Gerry Robinson obituary

Gerry Robinson
Gerry Robinson never lost his passion for music and played at the Cavern Club, Liverpool, in November 2023 Photograph: none

Gerry Robinson, who has died aged 76, had a tantalising brush with fame in the late 1960s as a mandolin player and guitarist with the Purple Gang, briefly darlings of the British underground music scene during the first “Summer of Love”.

The band, of which I was a fan, released an album, The Purple Gang Strikes, in 1968, and played in London at the UFO club, where they jammed with Jimi Hendrix, and at the 14-hour Technicolor Dream concert at Alexandra Palace, which also featured Soft Machine, Pete Townshend and Denny Laine.

They later appeared on the student circuit in the 70s with a spectacular live act based on Gerry’s soaring electric mandolin, playing with, among others, David Bowie, Marc Bolan, the Moody Blues, Love and Yes. When the original lineup of the band called it a day in 1973, Gerry, who was a talented artist, moved into a career as a graphic designer.

Gerry’s real first name was David, and he acquired his alternative moniker at school in Hyde, Greater Manchester, because of his supposed resemblance to the comedian Jerry Lewis. Born in Hyde to Bill, who worked in manufacturing, and Margery (nee Ward), a housewife, he went to Greenfield school, followed by Stockport Art College. In 1967 he moved to London, where he lived in a battered camper van as a 19-year-old member of the Young Contemporaries Jug Band.
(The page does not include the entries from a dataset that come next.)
## config.mk

```make
export PLATFORM = sky130hd
export DESIGN_NAME = preio_bank
export DESIGN_NICKNAME = d
export VERILOG_FILES = /design/src/rtl/preio_pkg.sv /design/src/rtl/preio_filter.sv /design/src/rtl/preio_bank.sv
export SDC_FILE = /design/constraint.sdc
export NUM_CORES = 1
export LEC_CHECK = 0
export BUFFER_PORTS_ARGS = -buffer_cell sky130_fd_sc_hd__buf_2
export CAP_MARGIN = 40
export CELL_PAD_IN_SITES_DETAIL_PLACEMENT = 1
export CELL_PAD_IN_SITES_GLOBAL_PLACEMENT = 1
export CORE_MARGIN = 5
export CORE_UTILIZATION = 45
export DETAILED_ROUTE_END_ITERATION = 10
export PLACE_DENSITY_LB_ADDON = 0.15
export SLEW_MARGIN = 5
export SYNTH_ARGS = -nofsm -noshare
export SYNTH_HDL_FRONTEND = slang
export SYNTH_SLANG_ARGS = --single-unit
```

## constraint.sdc

```tcl
create_clock -name CLK -period 1.6 [get_ports CLK]
set_input_delay 0.08 -clock CLK [delete_from_list [all_inputs] [get_ports CLK]]
set_output_delay 0.08 -clock CLK [all_outputs]
set_load 0.1 [all_outputs]
```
That quintet’s quirky style, loosely based on American jug band music, featured Gerry on mandolin and harmonica and his bandmates on jug, kazoo, guitar and washboard. They attracted the attention of the successful young producer Joe Boyd, who became their temporary manager, giving them a new image and a new name – the Purple Gang.
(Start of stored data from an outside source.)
<file path="src/rtl/queue_pkg.sv">
// Shared types and helpers for the customer queue dispatch path.
// Holds FSM encodings, field widths and the rotating pick function.
package queue_pkg;

  localparam int NUM_W = 4;
  localparam int TIM_W = 4;

  typedef enum logic [2:0] {
    IDLE = 3'd0,
    RD   = 3'd1,
    CAP  = 3'd2,
    LD   = 3'd3,
    GAP  = 3'd4
  } state_t;

  // First idle slot at or after ptr, wrapping at n; returns {found, sel}.
  function automatic logic [2:0] rr_pick(
    input logic [3:0] busy,
    input logic [1:0] ptr,
    input logic [2:0] n
  );
    logic [2:0] k;
    logic       hit;
    logic [1:0] sel;
    hit = 1'b0;
    sel = ptr;
    for (int i = 0; i < 4; i++) begin
      k = {1'b0, ptr} + 3'(i);
      if (k >= n) k = k - n;
      if (3'(i) < n && !hit && !busy[k[1:0]]) begin
        hit = 1'b1;
        sel = k[1:0];
      end
    end
    return {hit, sel};
  endfunction

endpackage

</file>
<file path="src/rtl/rr_arbiter.sv">
// Combinational rotating-priority picker over up to four requesters.
// A set busy bit means the slot cannot be chosen.
module rr_arbiter
  import queue_pkg::*;
#(
  parameter int N = 3
) (
  input  logic [N-1:0] busy,
  input  logic [1:0]   ptr,
  output logic [1:0]   sel,
  output logic         found
);

  logic [3:0] b4;

  // Unused upper slots look permanently busy.
  always_comb begin
    b4 = '1;
    b4[N-1:0] = busy;
  end

  assign {found, sel} = rr_pick(b4, ptr, 3'(N));

endmodule

</file>
<file path="src/rtl/rr_dispatcher.sv">
// Round-robin dispatcher from the customer FIFO to the service counters.
// One grant per five cycles; invalid entries are counted and discarded.
module rr_dispatcher
  import queue_pkg::*;
#(
  parameter int N_CNT = 3,
  parameter int SAT_W = 8
) (
  input  logic             clk,
  input  logic             rst_n,
  input  logic             en,
  input  logic             fifo_emp,
  input  logic [NUM_W-1:0] fifo_num,
  input  logic [TIM_W-1:0] fifo_tim,
  output logic             fifo_re,
  input  logic [N_CNT-1:0] busy,
  output logic [N_CNT-1:0] ld,
  output logic [NUM_W-1:0] dn,
  output logic [TIM_W-1:0] dt,
  output logic [1:0]       rr_ptr,
  output logic [SAT_W-1:0] served,
  output logic [3:0]       dropped,
  output logic [2:0]       state_dbg
);

  state_t     state;
  state_t     nxt;
  logic [1:0] sel;
  logic [1:0] pick;
  logic       found;
  logic       go;
  logic       bad;

  rr_arbiter #(.N(N_CNT)) u_arb (
    .busy  (busy),
    .ptr   (rr_ptr),
    .sel   (pick),
    .found (found)
  );

  assign go  = en && !fifo_emp && found;
  assign bad = (fifo_num == '0) || (fifo_tim == '0);
  assign state_dbg = state;

  always_comb begin
    nxt = state;
    unique case (state)
      IDLE:    if (go) nxt = RD;
      RD:      nxt = CAP;
      CAP:     nxt = bad ? GAP : LD;
      LD:      nxt = GAP;
      GAP:     nxt = IDLE;
      default: nxt = IDLE;
    endcase
  end

  always_ff @(posedge clk or negedge rst_n) begin
    if (!rst_n) state <= IDLE;
    else        state <= nxt;
  end

  always_ff @(posedge clk or negedge rst_n) begin
    if (!rst_n) begin
      sel     <= '0;
      rr_ptr  <= '0;
      fifo_re <= 1'b0;
      ld      <= '0;
      dn      <= '0;
      dt      <= '0;
      served  <= '0;
      dropped <= '0;
    end else begin
      fifo_re <= (state == IDLE) && go;
      ld      <= '0;
      if (state == IDLE && go) sel <= pick;
      if (state == CAP) begin
        dn <= fifo_num;
        dt <= fifo_tim;
        if (bad) begin
          if (dropped != 4'hf) dropped <= dropped + 4'd1;
        end else begin
          ld <= N_CNT'(1) << sel;
        end
      end
      // Pointer moves only once the strobe has actually gone out.
      if (state == LD) begin
        if (served != '1) served <= served + SAT_W'(1);
        rr_ptr <= (int'(sel) == N_CNT - 1) ? 2'd0 : sel + 2'd1;
      end
    end
  end

endmodule
</file>
<file path="config.mk">
export PLATFORM = sky130hd
export DESIGN_NAME = rr_dispatcher
export DESIGN_NICKNAME = d
export VERILOG_FILES = /design/src/rtl/queue_pkg.sv /design/src/rtl/rr_arbiter.sv /design/src/rtl/rr_dispatcher.sv
export SDC_FILE = /design/constraint.sdc
export NUM_CORES = 1
export LEC_CHECK = 0
export ABC_AREA = 1
export CORE_UTILIZATION = 48
export CTS_CLUSTER_SIZE = 16
export DETAILED_ROUTE_END_ITERATION = 8
export GPL_ROUTABILITY_DRIVEN = 0
export GPL_TIMING_DRIVEN = 1
export PLACE_DENSITY = 0.91
export SYNTH_ARGS = -nofsm -noshare
export SYNTH_HDL_FRONTEND = slang
export SYNTH_SLANG_ARGS = --single-unit
</file>
<file path="constraint.sdc">
create_clock -name clk -period 2.3 [get_ports clk]
set_clock_uncertainty 0.15 [all_clocks]
set_input_delay 0.345 -clock clk [delete_from_list [all_inputs] [get_ports clk]]
set_output_delay 0.345 -clock clk [all_outputs]
set_load 0.005 [all_outputs]
</file>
Boyd recorded the first Purple Gang single, Granny Takes a Trip, the day after producing Pink Floyd’s Arnold Layne in the same London studio. John Peel championed the single on pirate radio and called it “one of the all-time great records”, but it was banned by the BBC on the mistaken assumption that it contained drug references, and it failed to make a wider impact.

Gerry started his other career in printing. In the late 70s he moved to a small graphic design company in Manchester, and in the late 80s he joined Gardiner Caldwell Communications in Macclesfield as an account manager and director. He retired around 2000.

Despite Gerry’s later focus on graphic design, he never lost his passion for music, performing in local folk sessions around Greater Manchester with the band Werneth Low, and in a duo with fellow Purple Gangster Joe Beard. Their final gig, with other former Gang members, was at the Cavern Club in Liverpool in November 2023.

A lovely, funny guy, he liked sports cars and dogs, especially terriers and lurchers, and lived in Stockport in what is said to be one of the oldest and most haunted properties in the area. He never saw any apparitions, but did hear them, and was occasionally visited by groups of people on ghost tours, one of whom claimed to have seen the ghost of a small boy in Victorian dress climbing the stairs.

Gerry was married and divorced twice, first to Judi Brown, then to Shirley McCarron. He is survived by his siblings, Pamela, Barbara and Pete, six nephews and two nieces.